Via Robert Farley at LGM:

The International Committee of the Red Cross has determined that the Syrian Civil War is a internal war, which has a variety of implications for military targeting and legal responsibility.

The Syrian rebellion is getting very different treatment from the western media than the Libyan one. In good part this must be a conscious choice by the players. Gaddafi was the exhibitionist type of dictator, like Hitler and Mao and unlike Stalin and Franco: he would rather have a bad press to play to than none at all. So the rebels had to compete, needed Western public opinion to support intervention, and welcomed foreign reporters. Assad is the modest First Citizen type of autocrat like his father and has written off Western public opinion anyway, so all we get are token justifications of police operations against “terrorists”. The rebels are content for the press and Western diplomats to frame the civil war in terms of massacres of helpless civilians; true enough, but very incomplete. So we are getting most reports on events in Syria from correspondents ensconced in bars in Beirut.

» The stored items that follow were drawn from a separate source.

[config.mk]
export PLATFORM = sky130hd
export DESIGN_NAME = decode_stage_flat
export DESIGN_NICKNAME = d
export VERILOG_FILES = /design/src/rtl/decode_pkg.sv /design/src/rtl/decode_stage_if.sv /design/src/rtl/decode_regfile.sv /design/src/rtl/decode_stage.sv /design/src/flat_wrapper.sv
export SDC_FILE = /design/constraint.sdc
export NUM_CORES = 2
export LEC_CHECK = 0
export CELL_PAD_IN_SITES_DETAIL_PLACEMENT = 0
export CELL_PAD_IN_SITES_GLOBAL_PLACEMENT = 2
export CORE_ASPECT_RATIO = 0.7
export CORE_MARGIN = 2
export CORE_UTILIZATION = 41
export CTS_CLUSTER_DIAMETER = 200
export CTS_CLUSTER_SIZE = 8
export DETAILED_ROUTE_END_ITERATION = 16
export PLACE_DENSITY_LB_ADDON = 0.1
export SYNTH_ARGS = -nofsm -noshare
export SYNTH_HDL_FRONTEND = slang
export SYNTH_SLANG_ARGS = --single-unit
[constraint.sdc]
create_clock -name clk -period 12.93 [get_ports clk]
set_clock_uncertainty 0.15 [all_clocks]
set_input_delay 2.586 -clock clk [delete_from_list [all_inputs] [get_ports clk]]
set_output_delay 2.586 -clock clk [all_outputs]
set_load 0.01 [all_outputs]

But consider these developments.

- GlobalPost, 5 July:

Traveling to towns and villages north and southwest of Aleppo, Syria’s largest city, GlobalPost saw dozens of burned out tanks, armored vehicles and jeeps littering the roads. Many villages were devoid of any active police or government presence. Instead, armed rebels patrol in pick-up trucks, some with mounted machine guns, ….. Syrian rebels now control large swathes of territory along Syria’s northwest border with Turkey and are acquiring heavier weapons.

- Reuters, June 22:

U.S. and allied officials acknowledge Syrian rebels have been receiving arms supplies from Saudi Arabia and the Gulf emirate of Qatar. But they said that the sophistication of the weapons being delivered had until recently been low…
The Saudis are on record calling for Assad’s ouster. … In January, Qatar went even further when its ruler, Sheikh Hamad bin Khalifa al-Thani, told the CBS TV program 60 Minutes that Arab troops should be sent in to “stop the killing” by Assad’s forces. A U.S. official who recently discussed the issue with Saudi and Qatari representatives said the weaponry now being shipped to Syrian rebels consists largely of small arms that would enable regime opponents to “protect their children.”

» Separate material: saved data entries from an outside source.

$ cat config.mk
export PLATFORM = sky130hd
export DESIGN_NAME = trivium_out_buffer
export DESIGN_NICKNAME = d
export VERILOG_FILES = /design/src/rtl/trivium_out_buffer.sv
export SDC_FILE = /design/constraint.sdc
export NUM_CORES = 1
export LEC_CHECK = 0
export CELL_PAD_IN_SITES_DETAIL_PLACEMENT = 2
export CELL_PAD_IN_SITES_GLOBAL_PLACEMENT = 2
export CORE_UTILIZATION = 48
export DETAILED_ROUTE_END_ITERATION = 6
export PLACE_DENSITY = 0.88
export SLEW_MARGIN = 20
export SYNTH_ARGS = -nofsm -noshare
export SYNTH_HDL_FRONTEND = slang
export SYNTH_SLANG_ARGS = --single-unit
$ cat constraint.sdc
create_clock -name clk -period 4.65 [get_ports clk]
set_clock_uncertainty 0.1 [all_clocks]
set_input_delay 1.1625 -clock clk [delete_from_list [all_inputs] [get_ports clk]]
set_output_delay 1.1625 -clock clk [all_outputs]
set_load 0.1 [all_outputs]
$ cat src/rtl/trivium_out_buffer.sv
// rtl/trivium_out_buffer.sv - elastic byte buffer between the Trivium core and its consumer
//
// Purpose:
//   Captures every encrypted byte the cipher core emits (stream/wt_sgn) and
//   presents it downstream over a first-word fall-through valid/ready port.
//   The core cannot be stalled, so an early hold-off flag asks the controller
//   to stop issuing data strobes; a byte that still arrives while the buffer is
//   full is dropped and recorded in a sticky flag and a saturating counter.
//
// Ports:
//   clk        in   rising-edge clock
//   rst        in   synchronous active-high reset
//   in_data    in   [7:0] byte from the cipher core
//   in_valid   in   one-cycle pulse, in_data is a new byte
//   clr        in   synchronous flush, same effect as rst
//   out_data   out  [7:0] head byte, 0 while out_valid is low
//   out_valid  out  buffer holds at least one byte
//   out_ready  in   consumer takes the head byte this cycle
//   hold_off   out  count >= AFULL
//   count      out  [$clog2(DEPTH):0] stored bytes, 0..DEPTH
//   ovf        out  sticky, a byte was dropped since the last reset/flush
//   drop_cnt   out  [7:0] dropped bytes, saturating at 255

module trivium_out_buffer #(
  parameter int DEPTH = 16,
  parameter int AFULL = 12
) (
  input  logic                     clk,
  input  logic                     rst,
  input  logic [7:0]               in_data,
  input  logic                     in_valid,
  input  logic                     clr,
  output logic [7:0]               out_data,
  output logic                     out_valid,
  input  logic                     out_ready,
  output logic                     hold_off,
  output logic [$clog2(DEPTH):0]   count,
  output logic                     ovf,
  output logic [7:0]               drop_cnt
);

  localparam int AW = $clog2(DEPTH);
  localparam int CW = AW + 1;
  localparam logic [CW-1:0] C_FULL  = CW'(DEPTH);
  localparam logic [CW-1:0] C_AFULL = CW'(AFULL);

  typedef enum logic [1:0] {
    S_EMPTY,
    S_PARTIAL,
    S_HOLD,
    S_FULL
  } state_t;

  logic [7:0]    r_mem [DEPTH];
  logic [AW-1:0] r_wr_ptr;
  logic [AW-1:0] r_rd_ptr;
  logic [CW-1:0] r_count;
  logic          r_ovf;
  logic [7:0]    r_drop_cnt;
  state_t        r_state;

  logic          w_flush;
  logic          w_rd;
  logic          w_wr;
  logic          w_drop;
  logic [CW-1:0] w_count_nxt;
  state_t        w_state_nxt;

  assign w_flush = rst | clr;
  assign w_rd    = (r_count != '0) && out_ready;
  // A full buffer still accepts a byte when the head leaves in the same cycle.
  assign w_wr    = in_valid && ((r_count != C_FULL) || w_rd);
  assign w_drop  = in_valid && (r_count == C_FULL) && !w_rd;

  always_comb begin
    w_count_nxt = r_count;
    case ({w_wr, w_rd})
      2'b10:   w_count_nxt = r_count + CW'(1);
      2'b01:   w_count_nxt = r_count - CW'(1);
      default: w_count_nxt = r_count;
    endcase
  end

  // Occupancy band of the next count; count moves by at most one per cycle,
  // so the band can only step to a neighbour except on flush.
  always_comb begin
    w_state_nxt = S_PARTIAL;
    if (w_count_nxt == '0)
      w_state_nxt = S_EMPTY;
    else if (w_count_nxt == C_FULL)
      w_state_nxt = S_FULL;
    else if (w_count_nxt >= C_AFULL)
      w_state_nxt = S_HOLD;
  end

  always_ff @(posedge clk) begin
    if (w_flush) begin
      r_wr_ptr   <= '0;
      r_rd_ptr   <= '0;
      r_count    <= '0;
      r_ovf      <= 1'b0;
      r_drop_cnt <= 8'h00;
      r_state    <= S_EMPTY;
    end else begin
      if (w_wr)
        r_wr_ptr <= r_wr_ptr + AW'(1);
      if (w_rd)
        r_rd_ptr <= r_rd_ptr + AW'(1);
      r_count <= w_count_nxt;
      r_state <= w_state_nxt;
      if (w_drop) begin
        r_ovf <= 1'b1;
        if (r_drop_cnt != 8'hFF)
          r_drop_cnt <= r_drop_cnt + 8'h01;
      end
    end
  end

  // Storage carries no reset; validity is defined solely by the pointers and count.
  always_ff @(posedge clk) begin
    if (!w_flush && w_wr)
      r_mem[r_wr_ptr] <= in_data;
  end

  assign out_valid = (r_count != '0);
  assign out_data  = out_valid ? r_mem[r_rd_ptr] : 8'h00;
  assign hold_off  = (r_state == S_HOLD) || (r_state == S_FULL);
  assign count     = r_count;
  assign ovf       = r_ovf;
  assign drop_cnt  = r_drop_cnt;

endmodule
# After elaboration in Yosys (flattened, before gate mapping)
# Memory sizes are Yosys's and may differ from the RTL's. A register that Yosys moved wholly into a read port is not among the register bits.
# Index checks and enable logic that the tools add are counted.
[totals]
reg_bits = 24
ramBits = 128
input_bits = 13
output_inout_bits = 24
elab_cells = 43
memories = 1
[memory_table]
columns = ["memory", "words", "width", "read_ports", "rd_ports_with_merged_regs", "write_ports", "line_no", "rtl"]
rows = [
  ["r_mem", 16, 8, 1, 1, 1, "54", "logic [7:0] r_mem [DEPTH];"],
]
[classes]
addsub = 5
n_lt_le_gt_ge = 1
n_eq_ne = 8
n_mux = 8
bitwise = 1
reduce_logical = 13
[ops]
columns = ["cell", "count"]
rows = [
  ["$eq 5x5->1 const B", 2],
  ["$pmux 5 s2", 1],
  ["$add 4x1->4 const B", 2],
  ["$add 8x1->8 const B", 1],
  ["$mux 4", 2],
  ["$mux 8", 1],
  ["$ne 8x8->1 const B", 1],
  ["$eq 2x2->1 const B", 3],
  ["$add 5x1->5 const B", 1],
  ["$ge 5x4->1 const B", 1],
  ["$logic_and 1x1->1", 5],
  ["$logic_not 5->1", 1],
  ["$ne 5x5->1 const B", 1],
  ["$reduce_bool 5->1", 1],
  ["$sub 5x1->5 const B", 1],
  ["$mux 2", 2],
  ["$eq 2x1->1 const B", 1],
  ["$logic_not 1->1", 2],
  ["$logic_or 1x1->1", 2],
  ["$mux 1", 2],
  ["$reduce_and 2->1", 1],
  ["$reduce_or 2->1", 1],
  ["$or 1x1->1", 1],
]

# Depth between registers and ports, before layout
# Gate-level depths: netlist of the first run.
[logic_depth]
depth_word = 9
depth_mapped = 11
depth_no_buf = 10

# Worst setup path after synthesis of the first run
# No wires, ideal clock.
[synth_timing]
path_type = "reg-to-output"
startpoint = "register r_count[0], in the netlist count[0]"
endpoint = "output out_data[0]"
arrival_time_ps = 3290
required_ps = 3388
slack_ps = 98
stages_incl_launch_ff = 6
path_buffers = 2
cell_sequence = "dfxtp_1 -> clkbuf_1 -> nor4_1 -> nand2_1 -> clkbuf_1 -> and2_1"
[synth_via]
elab_chain_len = 2
[synth_lines]
columns = ["element", "line_no", "rtl"]
rows = [
  ["start, declared", "57", "logic [CW-1:0] r_count;"],
  ["start signal, assigned", "109", "r_count <= w_count_nxt;"],
  ["$reduce_bool 5->1", "125", "assign out_valid = (r_count != '0);"],
  ["via out_valid", "34", "output logic out_valid,"],
  ["$mux 8", "126", "assign out_data = out_valid ? r_mem[r_rd_ptr] : 8'h00;"],
  ["end, declared", "33", "output logic [7:0] out_data,"],
]
# The timed path passes the listed nets, and every way through them passes these cells.

# Worst setup path after layout of the first run
[layout_timing]
startpoint = "register r_count[3], in the netlist count[3]"
endpoint = "output out_valid"
[layout_via]
elab_chain_len = 1
[layout_lines]
columns = ["element", "line_no"]
rows = [
  ["$reduce_bool 5->1", "125"],
  ["end, declared", "34"],
]
# Every way passes these cells.

==> run_results.csv, run 1 <==
group,metric,value,unit
clock_tree,postCtsSetupBuffers,0,
floorplan,rows,41,
yosys,synth_enable_flop_cells,128,
detailed_routing,dr.pass1.iters,5,
yosys,synth_ff_type,"edfxtp_1",
yosys,yosysSeqAreaShare,70.1,%
placed_design,placed_area,0.00682,mm2
yosys,synthArstFlopShare,0,%
final_layout,antenna_cells,0,
final_layout,multi_input_area,0.00175,mm2
clock_tree,post_cts_resized,0,
clock_tree,clk_pin_slew,60,ps
timing,worst_hold_slack,386,ps
setup_path,path_cells,"nor4_1 > nand2_1 > clkdlybuf4s50_1",
clock_tree,clkLatencyLatePin,430,ps
detailed_routing,ant_nets,0,
status,status,"finished, final reports clean",
clock_tree,clk_path_buf_depth,2,
grt,grt_first_pass_wirelength,27200,um
grt,grt_usage,30.5,%
final_layout,instances_no_fill,592,
pwr,p_leak,0.00233,uW
timing,slew_headroom,33.0,%
placed_design,hpwlAfterDp,11400,um
final_layout,fillers,1062,
final_layout,drive_above_1_share,22.9,%
timing,rsz0062_at_grt,"no",
placed_design,place_ws,455,ps
grt,grt_pass1_vias,3981,
yosys,synth_seq_cells,155,
floorplan,fp.dieArea,0.0135,mm2
placed_design,dp_cells,560,
final_layout,seq_area,0.00439,mm2
floorplan,io_pins,37,
detailed_routing,via_count,3660,
setup_path,critPathArrivalTime,3110,ps
yosys,yosysWarningCount,0,
floorplan,dieHeight,116,um
detailed_routing,post_drt_wl_per_cell,31.6,um
timing,period_needed,4370,ps
detailed_routing,viasPerCell,6.18,
setup_path,endpoint_kind,"primary output",
grt,overflow,0,
detailed_routing,drc,0,
clock_tree,htreeDepth,4,
grt,grt_max_degree,33,
placed_design,place_congestion,0.782,
clock_tree,cts_tree,"yes",
clock_tree,cts.sinks,155,
setup_path,cp_num_buf_inv,1,
final_layout,syn_to_final_growth,18.1,%
clock_tree,numCtsBuffers,17,
clock_tree,postCtsHoldBufs,0,
yosys,ys_types,42,
pwr,irDropWorstVdd,0.000265,V
yosys,synthesis.area,0.00626,mm2
timing,fmax,229,MHz
placed_design,numPortBuffers,36,
floorplan,core_area,0.0127,mm2
setup_path,slowest_stage,"clkdlybuf4s50_1",
yosys,syn_inst,362,
detailed_routing,drt_wl_total,18700,um
detailed_routing,drt-initial-drc-count,288,
timing,fin_crit_sh,94.0,%
floorplan,fp.dieW,116,um
final_layout,nets,427,
pwr,p_per_area,415,mW/mm2
setup_path,slowest_delay,1110,ps
timing,tightest_slew,1000,ps
grt,antenna_found_initial,0,
setup_path,cp_max_fo,11,
setup_path,crit_family,"simple AND/OR/NAND/NOR gates",
hold_path,hold_path.class,"flop to flop",
yosys,synth_area_per_cell,17.3,um2
setup_path,crit_path_start_kind,"flop",
timing,setup_viol,0,
timing,hold_viol_final,0,
setup_path,critPathRequiredTime,3390,ps
floorplan,start_util,49.4,%
timing,layout_setup_ws,280,ps
setup_path,worstSetupPathType,"flop to primary output",
clock_tree,cts_root_buffer,"clkbuf_16",
final_layout,final_cell_area,0.00739,mm2
yosys,synth_nets,382,
timing,maxSlewViolCount,0,
timing,tns,0,ps
job,max_cap_violations,0,
worst register-to-register path, cell delays in order, from the launching register on:
cell	delay, ps
dfxtp_1	440
or4_4	610
o21ai_0	670
nor2_1	120
xor2_1	200
ha_1	310
nor4b_1	770
a211oi_1	280
o31a_1	340
o21a_1	190
nor2_1	90
routing by layer:
layer	up-vias	wire length (um)	GRT usage [%]
met5	-	0	0
met4	0	707	14.7
met3	48	966	7.11
met2	148	9720	50.6
met1	1957	7340	38.1
li1	1507	-	-
flip-flops by register name, indices dropped and copies added, names as in the netlist, named ones only:
signal and cells:
r_state 1, r_mem 128, ovf 1, count 5, r_wr_ptr 4, drop_cnt 8
r_rd_ptr 4
layout by cell type, fill, tap and decap left out, drive strengths merged, types with 5 or more instances in the layout:
master | synthesis | routed
buf | 9 | 21
ha | 7 | 7
edfxtp | 128 | 128
clkinv | 0 | 7
clkbuf | 14 | 17
and2 | 8 | 8
mux4 | 40 | 40
nor2 | 37 | 37
nor3 | 8 | 8
inv | 4 | 8
nand2 | 12 | 12
xor2 | 5 | 5
nand3 | 7 | 7
a21oi | 5 | 5
xnor2 | 8 | 8
dfxtp | 27 | 27
clkdlybuf4s50 | 0 | 28
area by class of cell:
type,count,share of cell area (%)
Clock buffer,17,5.76
Clock inverter,15,1.91
Inverter,4,0.203
Multi-Input combinational cell,180,23.7
Sequential cell,155,59.4
Tap cell,172,2.91
Timing Repair Buffer,49,6.10
Yosys cell counts, drive strengths merged, types with 7 or more instances:
cell / n / area share [%]
mux4: 40 / 14
dfxtp: 27 / 8.6
clkbuf: 14 / 0.84
xnor2: 8 / 1.1
nor3: 8 / 0.64
nor2: 37 / 2.2
and2: 8 / 0.80
ha: 7 / 1.4
edfxtp: 128 / 61
buf: 9 / 0.80
nand3: 7 / 0.56
nand2: 12 / 0.72
logic make-up after synthesis:
kind of cell | Yosys count | share of synthesized area, %
AO/OA/AOI/OAI | 22 | 2.38
XOR/XNOR | 13 | 1.82
adder cells (fa/ha/maj) | 7 | 1.40
buffers and inverters | 27 | 1.88
flip-flops | 155 | 70.1
multiplexers | 43 | 14.9
AND/OR/NAND/NOR | 95 | 7.56
report_power, final:
part           internal (uW)  switching, uW  leakage, uW  total, uW
clock network            744            610     0.000271       1350
registers               1510           9.69      0.00137       1520
logic                   56.3            136     0.000687        193
total                   2310            756      0.00233       3060
path summary, 6_finish.rpt:
kind / from / end / slack (ps) / cells after the start
max reg2reg: count[3] / r_state[1] / 480 / 10
max: count[3] / out_valid / 280 / 3
min: ovf / ovf / 390 / 2
min reg2reg: ovf / ovf / 390 / 2
metrics by stage:
stage	power [uW]	utilization [%]
after floorplan	1660	-
after global placement	1720	53.8
after detailed placement	1730	53.8
after CTS	3080	58.3
after global routing	3130	58.3
final	3060	58.3
(Power assumes the default switching activity.)
==> run 2: changes to the inputs <==
GPL_TIMING_DRIVEN = 0   (was not set)
SKIP_LAST_GASP = 1   (was not set)
==> run_results.csv, run 2 (same netlist as run 1, synthesis figures left out) <==
group,metric,value,unit
grt,grt_use_met2,52.4,%
hold_path,hold_path.class,"flop to flop",
setup_path,endpoint_kind,"primary output",
setup_path,worstSetupPathType,"flop to primary output",
clock_tree,numCtsBuffers,17,
final_layout,fillers,1053,
pwr,p_clk_share,46.7,%
final_layout,largest_reg_flops,128,
final_layout,post-route-util,59.2,%
timing,tightest_slew,1060,ps
detailed_routing,drt-initial-drc-count,350,
pwr,switching_share,23.5,%
final_layout,drive_above_1_share,21.4,%
detailed_routing,ant_nets,0,
grt,grt_pass1_vias,4089,
detailed_routing,drt_wl_total,19700,um
clock_tree,postCtsHoldBufs,0,
final_layout,top_register,"r_mem",
clock_tree,htreeDepth,4,
clock_tree,cts_tree,"yes",
pwr,intPower,2460,uW
grt,antenna_found_initial,0,
clock_tree,clk_path_buf_depth,2,
setup_path,crit_path_start_kind,"flop",
floorplan,fp.dieW,116,um
pwr,p_leak,0.00236,uW
setup_path,slowest_delay,1260,ps
pwr,p_per_area,428,mW/mm2
status,status,"finished, final reports clean",
timing,slew_headroom,29.2,%
floorplan,rows,41,
timing,hold_viol_final,0,
setup_path,slowest_stage,"clkdlybuf4s50_1",
placed_design,hpwlAfterDp,12600,um
floorplan,dieHeight,116,um
setup_path,cp_common_cell,"clkbuf_1",
timing,period_needed,4570,ps
grt,grt_max_degree,17,
clock_tree,clkLatencyLatePin,430,ps
timing,fin_crit_sh,98.4,%
detailed_routing,via_count,3815,
clock_tree,cts_root_buffer,"clkbuf_16",
placed_design,place_ws,-310,ps
timing,fmax,219,MHz
setup_path,cp_max_fo,10,
final_layout,nets,441,
final_layout,syn_to_final_growth,20.0,%
pwr,irDropWorstVdd,0.000456,V
detailed_routing,drc,0,
grt,gr-usage-met1,42.2,%
grt,grtUsageMet3,7.99,%
detailed_routing,dr.pass1.iters,4,
floorplan,core_area,0.0127,mm2
clock_tree,clk_pin_slew,60,ps
pwr,pwr-share-seq,47.0,%
timing,maxSlewViolCount,0,
floorplan,io_pins,37,
grt,grt_usage,32.3,%
setup_path,critPathRequiredTime,3390,ps
setup_path,critPathArrivalTime,3310,ps
clock_tree,postCtsSetupBuffers,0,
timing,layout_setup_ws,75.8,ps
placed_design,place_congestion,0.757,
final_layout,antenna_cells,0,
floorplan,start_util,49.4,%
pwr,p_sw,755,uW
grt,overflow,0,
grt,grt_first_pass_wirelength,28800,um
job,max_cap_violations,0,
detailed_routing,post_drt_wl_per_cell,32.5,um
timing,rsz0062_at_grt,"no",
grt,gr-max-usage-layer,"met2",
floorplan,fp.dieArea,0.0135,mm2
final_layout,final_cell_mix,"edfxtp_1 (128), mux4_2 (40), nor2_1 (37)",
final_layout,final_common_cell,"edfxtp_1",
clock_tree,cts.sinks,155,
clock_tree,post_cts_resized,15,
pwr,comb_power_share,6.3,%
timing,setup_viol,0,
placed_design,numPortBuffers,36,
setup_path,path_cells,"clkbuf_1 > nor4_1 > nand2_1 > clkbuf_1 > clkdlybuf4s50_1",
detailed_routing,viasPerCell,6.30,
run 2: cell count changes in the layout (fill, tap and decap cells not counted), sizes merged:
cell / delta
clkbuf: +18
buf: -8
bufinv: +3
clkinv: -3
clkinvlp: +3
inv: -3
clkdlybuf4s15: +2
dlygate4sd2: +2
run 2: layout make-up:
| cell class | count | area [um2] | share of cell area [%] |
|---|---|---|---|
| Multi-Input combinational cell | 180 | 1780 | 23.7 |
| Sequential cell | 155 | 4380 | 58.4 |
| Inverter | 4 | 15.0 | 0.200 |
| Tap cell | 172 | 215 | 2.87 |
| Buffer | 23 | 110 | 1.47 |
| Clock buffer | 17 | 425 | 5.67 |
| Timing Repair Buffer | 40 | 378 | 5.03 |
| Clock inverter | 15 | 199 | 2.65 |
run 2: metal layers:
layer | up-vias | wire length (um)
met5 | - | 0
met4 | 0 | 651
met3 | 48 | 1500
met2 | 217 | 9860
met1 | 2015 | 7700
li1 | 1535 | -
run 2: path summary, 6_finish.rpt:
kind              slack (ps)         end  cells past startpoint      from
setup / recovery          80   out_valid                      5  count[0]
hold / removal           410         ovf                      2       ovf
setup reg to reg         690  r_state[1]                     11  count[0]
hold reg to reg          410         ovf                      2       ovf
run 2: per-stage QoR:
stage	hold WS, ps	instance area, um2	setup TNS [ps]	power [uW]	std cells
floorplan	359	6260	0	1660	362
detailed placement	391	6890	-324	1740	574
finish	414	7510	0	3220	606
global placement	333	6830	-11960	1720	570
global route	436	7510	0	3280	606
CTS	425	7520	0	3220	606
run 2: critical path: cells and delay by family, from the launching register on:
family,cells,cell delay [ps]
buffers and inverters,3,2140
flip-flops,1,400
AND/OR/NAND/NOR,2,330
run 2: power by group through the flow:
stage / logic, uW / registers (uW) / clock network (uW)
after CTS: 202 / 1510 / 1510
after floorplan: 115 / 1550 / 0
final: 203 / 1510 / 1500
after detailed placement: 200 / 1540 / 0
after global placement: 184 / 1540 / 0
after global routing: 210 / 1510 / 1560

- On Tuesday, rebels claimed to have shot down an army helicopter in Damascus. It’s not clear how; with small arms like RPGs, or a proper anti-aircraft missile.

- CNN, yesterday:
Last Wednesday rebels set off a bomb in a presumably heavily guarded government building in central Damascus, targeting a meeting of high security officials. They had better luck or skill than Stauffenberg:

The officials killed were Defense Minister Dawood Rajiha; Deputy Defense Minister Assef Shawkat — al-Assad’s brother-in-law; Hasan Turkmani, al-Assad’s security adviser and assistant vice president; and Interior Minister Mohammed Ibrahim al-Shaar, state TV reported.

- In the same CNN report:

Two more brigadier generals fled overnight to Turkey, bringing the number of Syrian generals in Turkey to 20, a Turkish Foreign Ministry official said.

Two days ago, HuffPost:
Poster boy General Manaf Tlass, a former Defence Minister, defected to Paris. He’s a Sunni; perhaps the Alawites are still sticking together, reasonably fearing the consequences under Muslim rule. But there aren’t enough of them (10% of the population, but dominating the leadership)  to hold down the country against everybody else.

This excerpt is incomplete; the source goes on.